- **Task prompt**
Gather up every line from the entries below that uses the word "worst".

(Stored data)
Segment Open
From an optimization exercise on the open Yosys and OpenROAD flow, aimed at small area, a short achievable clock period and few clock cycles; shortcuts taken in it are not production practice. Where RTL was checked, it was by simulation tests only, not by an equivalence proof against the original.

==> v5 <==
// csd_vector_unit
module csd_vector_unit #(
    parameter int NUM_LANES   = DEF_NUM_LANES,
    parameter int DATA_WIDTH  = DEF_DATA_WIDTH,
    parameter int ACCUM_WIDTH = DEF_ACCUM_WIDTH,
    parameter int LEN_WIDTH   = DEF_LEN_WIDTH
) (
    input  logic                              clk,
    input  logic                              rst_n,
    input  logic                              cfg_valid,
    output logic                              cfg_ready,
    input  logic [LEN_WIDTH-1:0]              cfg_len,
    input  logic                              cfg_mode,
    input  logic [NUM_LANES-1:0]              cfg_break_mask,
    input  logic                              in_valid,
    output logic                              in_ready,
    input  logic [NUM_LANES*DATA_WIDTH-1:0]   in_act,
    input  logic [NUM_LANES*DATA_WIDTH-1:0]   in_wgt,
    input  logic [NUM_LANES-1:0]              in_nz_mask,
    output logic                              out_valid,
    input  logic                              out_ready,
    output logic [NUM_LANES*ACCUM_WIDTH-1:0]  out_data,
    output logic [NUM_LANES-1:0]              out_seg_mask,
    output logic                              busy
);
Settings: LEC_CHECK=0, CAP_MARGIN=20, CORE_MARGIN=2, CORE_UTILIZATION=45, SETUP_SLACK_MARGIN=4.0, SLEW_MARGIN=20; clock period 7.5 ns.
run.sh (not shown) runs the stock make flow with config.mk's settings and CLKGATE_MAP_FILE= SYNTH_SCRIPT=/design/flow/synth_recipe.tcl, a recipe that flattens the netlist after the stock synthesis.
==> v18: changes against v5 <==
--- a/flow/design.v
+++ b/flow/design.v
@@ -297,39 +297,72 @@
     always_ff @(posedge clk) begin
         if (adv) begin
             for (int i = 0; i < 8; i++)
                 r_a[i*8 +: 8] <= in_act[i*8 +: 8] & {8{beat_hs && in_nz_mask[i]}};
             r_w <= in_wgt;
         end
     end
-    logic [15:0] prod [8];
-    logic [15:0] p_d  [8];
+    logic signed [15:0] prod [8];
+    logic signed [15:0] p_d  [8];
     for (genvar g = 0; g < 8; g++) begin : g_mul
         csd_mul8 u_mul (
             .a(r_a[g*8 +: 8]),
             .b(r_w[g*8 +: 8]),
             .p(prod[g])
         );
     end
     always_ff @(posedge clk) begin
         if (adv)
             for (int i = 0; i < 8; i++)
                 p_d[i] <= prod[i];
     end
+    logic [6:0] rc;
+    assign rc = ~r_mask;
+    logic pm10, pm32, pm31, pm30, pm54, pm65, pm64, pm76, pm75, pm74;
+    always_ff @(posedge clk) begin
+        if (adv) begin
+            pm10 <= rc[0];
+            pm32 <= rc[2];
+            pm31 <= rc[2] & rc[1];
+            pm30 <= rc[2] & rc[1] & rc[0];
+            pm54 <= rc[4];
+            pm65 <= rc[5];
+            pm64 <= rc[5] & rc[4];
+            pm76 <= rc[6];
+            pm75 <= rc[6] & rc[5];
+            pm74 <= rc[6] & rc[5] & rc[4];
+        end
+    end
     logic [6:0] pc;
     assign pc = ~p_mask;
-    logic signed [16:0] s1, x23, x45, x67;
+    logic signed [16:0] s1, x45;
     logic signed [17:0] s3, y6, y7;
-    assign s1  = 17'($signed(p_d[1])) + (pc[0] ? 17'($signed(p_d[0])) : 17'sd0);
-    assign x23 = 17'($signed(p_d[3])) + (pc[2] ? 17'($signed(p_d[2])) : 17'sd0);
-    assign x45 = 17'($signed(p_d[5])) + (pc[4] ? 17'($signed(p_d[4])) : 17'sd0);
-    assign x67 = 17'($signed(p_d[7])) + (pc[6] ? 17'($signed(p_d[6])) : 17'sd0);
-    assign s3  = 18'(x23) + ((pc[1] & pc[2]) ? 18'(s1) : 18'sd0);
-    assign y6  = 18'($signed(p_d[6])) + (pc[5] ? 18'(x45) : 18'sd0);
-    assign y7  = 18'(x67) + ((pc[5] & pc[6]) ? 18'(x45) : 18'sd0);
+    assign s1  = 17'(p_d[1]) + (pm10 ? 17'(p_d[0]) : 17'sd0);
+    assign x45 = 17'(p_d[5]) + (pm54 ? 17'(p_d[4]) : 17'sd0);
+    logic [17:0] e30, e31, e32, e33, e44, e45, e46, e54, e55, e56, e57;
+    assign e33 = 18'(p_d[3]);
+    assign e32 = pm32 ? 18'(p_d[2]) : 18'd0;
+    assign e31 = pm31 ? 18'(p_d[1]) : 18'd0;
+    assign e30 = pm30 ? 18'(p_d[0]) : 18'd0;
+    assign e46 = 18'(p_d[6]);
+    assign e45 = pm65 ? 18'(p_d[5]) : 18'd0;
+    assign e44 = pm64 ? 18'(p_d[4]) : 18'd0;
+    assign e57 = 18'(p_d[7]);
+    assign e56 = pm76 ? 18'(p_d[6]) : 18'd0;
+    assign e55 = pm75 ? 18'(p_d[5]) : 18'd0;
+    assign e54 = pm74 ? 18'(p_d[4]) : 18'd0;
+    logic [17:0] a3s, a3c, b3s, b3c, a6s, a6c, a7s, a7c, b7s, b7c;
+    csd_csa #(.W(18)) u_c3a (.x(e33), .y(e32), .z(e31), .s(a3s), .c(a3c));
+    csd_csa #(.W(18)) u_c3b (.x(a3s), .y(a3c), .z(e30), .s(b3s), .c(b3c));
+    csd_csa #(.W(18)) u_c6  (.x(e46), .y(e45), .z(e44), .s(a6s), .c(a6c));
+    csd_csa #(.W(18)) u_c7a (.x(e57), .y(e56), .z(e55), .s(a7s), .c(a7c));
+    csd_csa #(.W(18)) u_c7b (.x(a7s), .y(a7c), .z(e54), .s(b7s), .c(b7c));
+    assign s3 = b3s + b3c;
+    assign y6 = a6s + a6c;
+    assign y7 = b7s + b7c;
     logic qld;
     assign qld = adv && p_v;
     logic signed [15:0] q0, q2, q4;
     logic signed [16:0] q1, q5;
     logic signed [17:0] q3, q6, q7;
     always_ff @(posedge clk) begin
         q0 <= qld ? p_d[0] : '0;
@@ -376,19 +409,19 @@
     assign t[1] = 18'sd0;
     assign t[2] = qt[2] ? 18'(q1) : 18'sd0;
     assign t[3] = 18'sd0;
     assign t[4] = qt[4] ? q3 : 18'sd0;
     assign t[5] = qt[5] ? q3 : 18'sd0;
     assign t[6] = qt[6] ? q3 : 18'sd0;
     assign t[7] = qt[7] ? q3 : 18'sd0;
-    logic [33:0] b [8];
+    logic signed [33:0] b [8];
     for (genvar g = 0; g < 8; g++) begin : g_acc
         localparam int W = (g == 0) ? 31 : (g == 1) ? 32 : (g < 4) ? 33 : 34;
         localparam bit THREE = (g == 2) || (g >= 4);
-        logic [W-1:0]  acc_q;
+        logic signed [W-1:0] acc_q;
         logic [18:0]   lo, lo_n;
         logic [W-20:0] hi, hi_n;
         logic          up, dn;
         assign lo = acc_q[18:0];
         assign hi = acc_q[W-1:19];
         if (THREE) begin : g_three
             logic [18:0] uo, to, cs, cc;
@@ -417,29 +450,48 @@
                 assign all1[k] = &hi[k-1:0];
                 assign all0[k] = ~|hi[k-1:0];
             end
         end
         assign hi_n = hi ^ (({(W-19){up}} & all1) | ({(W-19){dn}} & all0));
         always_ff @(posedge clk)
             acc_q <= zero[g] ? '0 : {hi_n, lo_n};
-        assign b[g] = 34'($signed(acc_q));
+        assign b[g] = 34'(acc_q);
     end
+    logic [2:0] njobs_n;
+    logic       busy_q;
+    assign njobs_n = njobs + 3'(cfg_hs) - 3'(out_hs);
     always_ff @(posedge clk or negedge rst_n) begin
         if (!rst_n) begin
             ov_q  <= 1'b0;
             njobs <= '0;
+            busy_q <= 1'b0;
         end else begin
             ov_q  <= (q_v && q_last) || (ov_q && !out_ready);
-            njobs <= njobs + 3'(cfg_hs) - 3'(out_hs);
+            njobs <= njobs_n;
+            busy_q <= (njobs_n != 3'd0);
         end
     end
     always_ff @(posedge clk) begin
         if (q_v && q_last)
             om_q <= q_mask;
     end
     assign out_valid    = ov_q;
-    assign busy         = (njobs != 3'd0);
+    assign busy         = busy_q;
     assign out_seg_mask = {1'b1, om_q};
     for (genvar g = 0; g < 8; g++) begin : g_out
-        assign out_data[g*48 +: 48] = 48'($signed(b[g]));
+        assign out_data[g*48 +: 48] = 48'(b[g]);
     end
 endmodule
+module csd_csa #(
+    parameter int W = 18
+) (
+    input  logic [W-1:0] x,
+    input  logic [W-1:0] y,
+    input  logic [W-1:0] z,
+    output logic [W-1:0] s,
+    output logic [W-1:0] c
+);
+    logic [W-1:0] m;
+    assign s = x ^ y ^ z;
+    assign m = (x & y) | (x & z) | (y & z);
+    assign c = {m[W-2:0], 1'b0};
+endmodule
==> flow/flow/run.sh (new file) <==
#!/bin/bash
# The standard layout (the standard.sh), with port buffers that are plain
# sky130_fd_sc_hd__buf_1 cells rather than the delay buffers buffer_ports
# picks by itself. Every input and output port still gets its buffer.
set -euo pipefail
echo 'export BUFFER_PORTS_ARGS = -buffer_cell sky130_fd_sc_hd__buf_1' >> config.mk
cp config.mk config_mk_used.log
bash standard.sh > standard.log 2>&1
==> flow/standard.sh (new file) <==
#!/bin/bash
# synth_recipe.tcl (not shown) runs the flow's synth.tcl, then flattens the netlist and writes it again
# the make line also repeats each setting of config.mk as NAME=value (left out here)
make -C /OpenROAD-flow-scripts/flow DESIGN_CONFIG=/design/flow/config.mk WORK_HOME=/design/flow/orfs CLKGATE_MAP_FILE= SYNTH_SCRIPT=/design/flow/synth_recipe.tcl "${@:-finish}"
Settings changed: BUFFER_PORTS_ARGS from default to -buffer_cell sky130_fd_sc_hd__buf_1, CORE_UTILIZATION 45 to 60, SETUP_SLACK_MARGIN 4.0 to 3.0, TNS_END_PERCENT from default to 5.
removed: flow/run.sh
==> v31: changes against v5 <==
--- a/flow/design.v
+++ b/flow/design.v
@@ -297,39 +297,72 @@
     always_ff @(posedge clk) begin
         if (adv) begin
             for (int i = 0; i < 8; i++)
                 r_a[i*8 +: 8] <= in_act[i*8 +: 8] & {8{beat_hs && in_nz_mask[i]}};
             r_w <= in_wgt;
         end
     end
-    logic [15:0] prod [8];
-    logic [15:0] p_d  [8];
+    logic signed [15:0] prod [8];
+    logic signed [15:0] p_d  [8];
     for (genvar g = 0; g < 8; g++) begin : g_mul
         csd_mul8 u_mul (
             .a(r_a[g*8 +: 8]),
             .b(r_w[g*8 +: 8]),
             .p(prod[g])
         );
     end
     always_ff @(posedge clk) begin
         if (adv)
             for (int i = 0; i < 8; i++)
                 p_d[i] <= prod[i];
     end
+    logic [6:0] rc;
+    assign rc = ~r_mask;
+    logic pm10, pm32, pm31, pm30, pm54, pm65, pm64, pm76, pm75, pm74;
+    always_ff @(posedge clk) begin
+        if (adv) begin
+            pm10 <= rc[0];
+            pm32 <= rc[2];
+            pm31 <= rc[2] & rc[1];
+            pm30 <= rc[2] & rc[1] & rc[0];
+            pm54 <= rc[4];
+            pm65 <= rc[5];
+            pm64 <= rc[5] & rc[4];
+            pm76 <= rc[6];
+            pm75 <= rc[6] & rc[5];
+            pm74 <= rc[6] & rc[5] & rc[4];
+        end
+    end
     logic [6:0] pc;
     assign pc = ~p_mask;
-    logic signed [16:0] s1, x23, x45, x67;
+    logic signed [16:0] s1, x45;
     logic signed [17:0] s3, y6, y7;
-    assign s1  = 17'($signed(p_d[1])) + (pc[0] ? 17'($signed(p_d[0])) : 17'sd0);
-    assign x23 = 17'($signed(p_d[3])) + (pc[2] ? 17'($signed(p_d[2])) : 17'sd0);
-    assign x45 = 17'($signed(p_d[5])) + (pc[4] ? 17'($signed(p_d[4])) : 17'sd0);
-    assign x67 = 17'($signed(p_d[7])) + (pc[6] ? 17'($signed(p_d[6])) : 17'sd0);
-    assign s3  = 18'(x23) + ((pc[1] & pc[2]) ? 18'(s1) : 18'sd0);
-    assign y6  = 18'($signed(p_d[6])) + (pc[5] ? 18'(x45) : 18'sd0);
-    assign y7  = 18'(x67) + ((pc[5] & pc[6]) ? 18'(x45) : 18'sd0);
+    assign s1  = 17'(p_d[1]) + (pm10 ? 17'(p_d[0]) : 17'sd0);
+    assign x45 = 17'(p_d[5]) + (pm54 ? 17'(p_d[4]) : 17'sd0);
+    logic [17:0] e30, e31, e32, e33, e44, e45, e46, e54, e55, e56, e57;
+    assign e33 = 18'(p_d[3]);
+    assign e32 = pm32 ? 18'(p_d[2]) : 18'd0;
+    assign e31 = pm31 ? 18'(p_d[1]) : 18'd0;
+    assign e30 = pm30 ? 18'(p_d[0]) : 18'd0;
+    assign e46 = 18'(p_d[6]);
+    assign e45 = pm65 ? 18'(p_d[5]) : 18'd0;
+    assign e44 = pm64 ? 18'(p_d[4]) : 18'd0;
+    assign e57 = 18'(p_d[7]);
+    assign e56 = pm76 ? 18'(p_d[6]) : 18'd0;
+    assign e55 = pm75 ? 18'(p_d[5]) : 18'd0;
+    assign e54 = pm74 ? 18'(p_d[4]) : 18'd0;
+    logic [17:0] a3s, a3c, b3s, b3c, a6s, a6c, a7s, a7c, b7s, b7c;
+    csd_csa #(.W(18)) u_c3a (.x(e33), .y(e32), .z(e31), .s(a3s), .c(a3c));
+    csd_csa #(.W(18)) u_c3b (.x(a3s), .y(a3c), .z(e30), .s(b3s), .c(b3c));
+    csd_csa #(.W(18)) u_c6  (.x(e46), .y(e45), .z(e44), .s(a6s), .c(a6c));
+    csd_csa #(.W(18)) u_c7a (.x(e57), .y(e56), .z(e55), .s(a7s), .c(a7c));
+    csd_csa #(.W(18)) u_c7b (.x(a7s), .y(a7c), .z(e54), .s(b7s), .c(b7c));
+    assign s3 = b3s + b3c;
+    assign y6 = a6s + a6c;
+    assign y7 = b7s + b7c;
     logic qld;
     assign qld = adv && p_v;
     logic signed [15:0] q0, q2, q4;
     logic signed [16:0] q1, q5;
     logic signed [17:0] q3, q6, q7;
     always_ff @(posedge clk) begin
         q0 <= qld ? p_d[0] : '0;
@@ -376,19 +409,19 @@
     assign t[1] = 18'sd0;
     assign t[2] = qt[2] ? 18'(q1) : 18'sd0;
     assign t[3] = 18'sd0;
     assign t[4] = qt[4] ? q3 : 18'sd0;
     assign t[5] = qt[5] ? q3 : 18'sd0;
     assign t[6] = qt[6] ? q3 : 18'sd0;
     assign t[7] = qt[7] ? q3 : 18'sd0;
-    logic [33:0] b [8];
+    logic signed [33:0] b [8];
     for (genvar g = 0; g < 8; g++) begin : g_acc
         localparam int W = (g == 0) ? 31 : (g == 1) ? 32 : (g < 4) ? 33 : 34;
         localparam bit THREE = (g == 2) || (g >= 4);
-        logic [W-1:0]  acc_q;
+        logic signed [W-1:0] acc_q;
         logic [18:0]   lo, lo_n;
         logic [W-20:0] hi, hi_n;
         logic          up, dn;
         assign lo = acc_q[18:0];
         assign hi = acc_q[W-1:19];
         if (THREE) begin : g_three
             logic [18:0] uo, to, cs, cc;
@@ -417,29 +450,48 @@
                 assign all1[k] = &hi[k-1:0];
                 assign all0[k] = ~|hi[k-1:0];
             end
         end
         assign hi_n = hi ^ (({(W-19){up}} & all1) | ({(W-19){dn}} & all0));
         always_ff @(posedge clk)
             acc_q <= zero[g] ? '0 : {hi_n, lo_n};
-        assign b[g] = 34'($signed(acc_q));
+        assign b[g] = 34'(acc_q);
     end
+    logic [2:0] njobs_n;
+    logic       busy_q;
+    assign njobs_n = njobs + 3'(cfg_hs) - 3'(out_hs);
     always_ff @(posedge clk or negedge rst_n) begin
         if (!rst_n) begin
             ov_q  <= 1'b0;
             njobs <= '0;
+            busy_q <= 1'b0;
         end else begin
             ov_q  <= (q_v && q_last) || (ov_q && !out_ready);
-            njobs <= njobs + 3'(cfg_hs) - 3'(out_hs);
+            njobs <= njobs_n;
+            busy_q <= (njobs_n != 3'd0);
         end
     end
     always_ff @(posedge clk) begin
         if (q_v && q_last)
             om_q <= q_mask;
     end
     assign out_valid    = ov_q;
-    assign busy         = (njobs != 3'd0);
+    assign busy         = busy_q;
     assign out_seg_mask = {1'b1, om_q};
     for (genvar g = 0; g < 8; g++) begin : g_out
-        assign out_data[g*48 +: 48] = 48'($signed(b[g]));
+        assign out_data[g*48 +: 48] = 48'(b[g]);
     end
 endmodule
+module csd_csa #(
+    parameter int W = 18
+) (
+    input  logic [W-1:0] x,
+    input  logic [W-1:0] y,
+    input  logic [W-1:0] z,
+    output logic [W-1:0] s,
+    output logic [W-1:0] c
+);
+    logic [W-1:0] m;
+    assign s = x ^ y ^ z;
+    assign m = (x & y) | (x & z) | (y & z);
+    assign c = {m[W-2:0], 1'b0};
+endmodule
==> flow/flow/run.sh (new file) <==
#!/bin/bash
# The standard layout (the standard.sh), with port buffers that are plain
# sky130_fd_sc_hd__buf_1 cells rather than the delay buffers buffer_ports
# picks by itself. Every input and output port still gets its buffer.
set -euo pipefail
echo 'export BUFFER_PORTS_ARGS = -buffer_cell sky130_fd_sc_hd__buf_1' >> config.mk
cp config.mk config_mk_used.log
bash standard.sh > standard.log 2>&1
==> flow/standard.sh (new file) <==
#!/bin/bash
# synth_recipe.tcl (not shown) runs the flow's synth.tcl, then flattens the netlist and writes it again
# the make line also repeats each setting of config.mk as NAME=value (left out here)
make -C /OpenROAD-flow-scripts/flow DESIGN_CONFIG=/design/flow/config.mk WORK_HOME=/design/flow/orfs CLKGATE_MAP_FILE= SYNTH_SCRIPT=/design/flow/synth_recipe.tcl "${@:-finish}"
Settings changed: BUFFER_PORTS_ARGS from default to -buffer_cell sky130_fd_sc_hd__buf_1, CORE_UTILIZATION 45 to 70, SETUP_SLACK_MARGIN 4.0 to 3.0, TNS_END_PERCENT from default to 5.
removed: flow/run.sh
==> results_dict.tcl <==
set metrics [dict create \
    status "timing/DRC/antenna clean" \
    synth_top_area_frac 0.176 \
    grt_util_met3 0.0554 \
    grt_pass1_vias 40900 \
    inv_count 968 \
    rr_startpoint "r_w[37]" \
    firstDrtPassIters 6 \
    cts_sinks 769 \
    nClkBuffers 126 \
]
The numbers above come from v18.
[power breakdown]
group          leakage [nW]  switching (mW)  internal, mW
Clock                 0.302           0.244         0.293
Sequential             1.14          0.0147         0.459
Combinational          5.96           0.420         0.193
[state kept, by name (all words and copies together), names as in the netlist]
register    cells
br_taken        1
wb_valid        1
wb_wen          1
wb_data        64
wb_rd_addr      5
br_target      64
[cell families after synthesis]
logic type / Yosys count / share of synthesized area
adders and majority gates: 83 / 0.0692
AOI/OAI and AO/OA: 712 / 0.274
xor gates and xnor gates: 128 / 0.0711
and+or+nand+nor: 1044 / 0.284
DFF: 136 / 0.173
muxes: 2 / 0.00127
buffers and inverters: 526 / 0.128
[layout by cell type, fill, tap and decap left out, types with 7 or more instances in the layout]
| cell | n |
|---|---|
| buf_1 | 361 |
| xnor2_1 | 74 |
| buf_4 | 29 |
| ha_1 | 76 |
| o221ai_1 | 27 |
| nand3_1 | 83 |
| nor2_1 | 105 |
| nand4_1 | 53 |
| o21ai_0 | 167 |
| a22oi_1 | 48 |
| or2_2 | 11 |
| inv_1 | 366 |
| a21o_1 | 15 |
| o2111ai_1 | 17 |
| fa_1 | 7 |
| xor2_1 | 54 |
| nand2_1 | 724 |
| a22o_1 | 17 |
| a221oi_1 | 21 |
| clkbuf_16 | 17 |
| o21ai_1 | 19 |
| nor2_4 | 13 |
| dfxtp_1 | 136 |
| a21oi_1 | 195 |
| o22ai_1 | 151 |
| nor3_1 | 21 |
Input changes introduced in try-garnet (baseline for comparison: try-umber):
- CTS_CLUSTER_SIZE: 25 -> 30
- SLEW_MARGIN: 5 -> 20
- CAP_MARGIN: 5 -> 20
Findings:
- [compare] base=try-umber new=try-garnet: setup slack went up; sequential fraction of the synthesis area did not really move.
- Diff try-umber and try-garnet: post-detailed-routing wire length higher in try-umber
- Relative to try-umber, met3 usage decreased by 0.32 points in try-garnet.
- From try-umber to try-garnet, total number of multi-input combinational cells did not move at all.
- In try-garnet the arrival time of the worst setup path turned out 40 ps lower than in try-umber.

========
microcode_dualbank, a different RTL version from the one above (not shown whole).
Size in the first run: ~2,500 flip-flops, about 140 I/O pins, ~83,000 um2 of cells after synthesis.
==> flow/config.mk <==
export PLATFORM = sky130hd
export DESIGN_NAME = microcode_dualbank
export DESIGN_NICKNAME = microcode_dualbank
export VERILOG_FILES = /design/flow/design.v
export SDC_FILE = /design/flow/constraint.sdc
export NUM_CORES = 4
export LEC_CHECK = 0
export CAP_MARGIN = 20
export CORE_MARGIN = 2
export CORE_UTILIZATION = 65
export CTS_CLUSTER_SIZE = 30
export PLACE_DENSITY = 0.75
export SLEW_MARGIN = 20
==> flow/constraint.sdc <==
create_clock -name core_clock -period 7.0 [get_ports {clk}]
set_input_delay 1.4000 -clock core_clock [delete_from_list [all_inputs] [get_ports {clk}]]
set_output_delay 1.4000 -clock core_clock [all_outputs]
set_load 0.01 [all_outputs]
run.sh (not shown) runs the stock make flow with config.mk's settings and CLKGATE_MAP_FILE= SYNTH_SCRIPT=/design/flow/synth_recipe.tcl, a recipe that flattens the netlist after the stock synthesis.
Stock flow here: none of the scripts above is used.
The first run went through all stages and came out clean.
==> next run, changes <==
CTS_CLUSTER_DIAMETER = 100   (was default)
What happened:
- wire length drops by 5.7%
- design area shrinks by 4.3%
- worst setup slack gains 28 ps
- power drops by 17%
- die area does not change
Segment Closed
- **Answer section**
- In try-garnet the arrival time of the worst setup path turned out 40 ps lower than in try-umber.
- worst setup slack gains 28 ps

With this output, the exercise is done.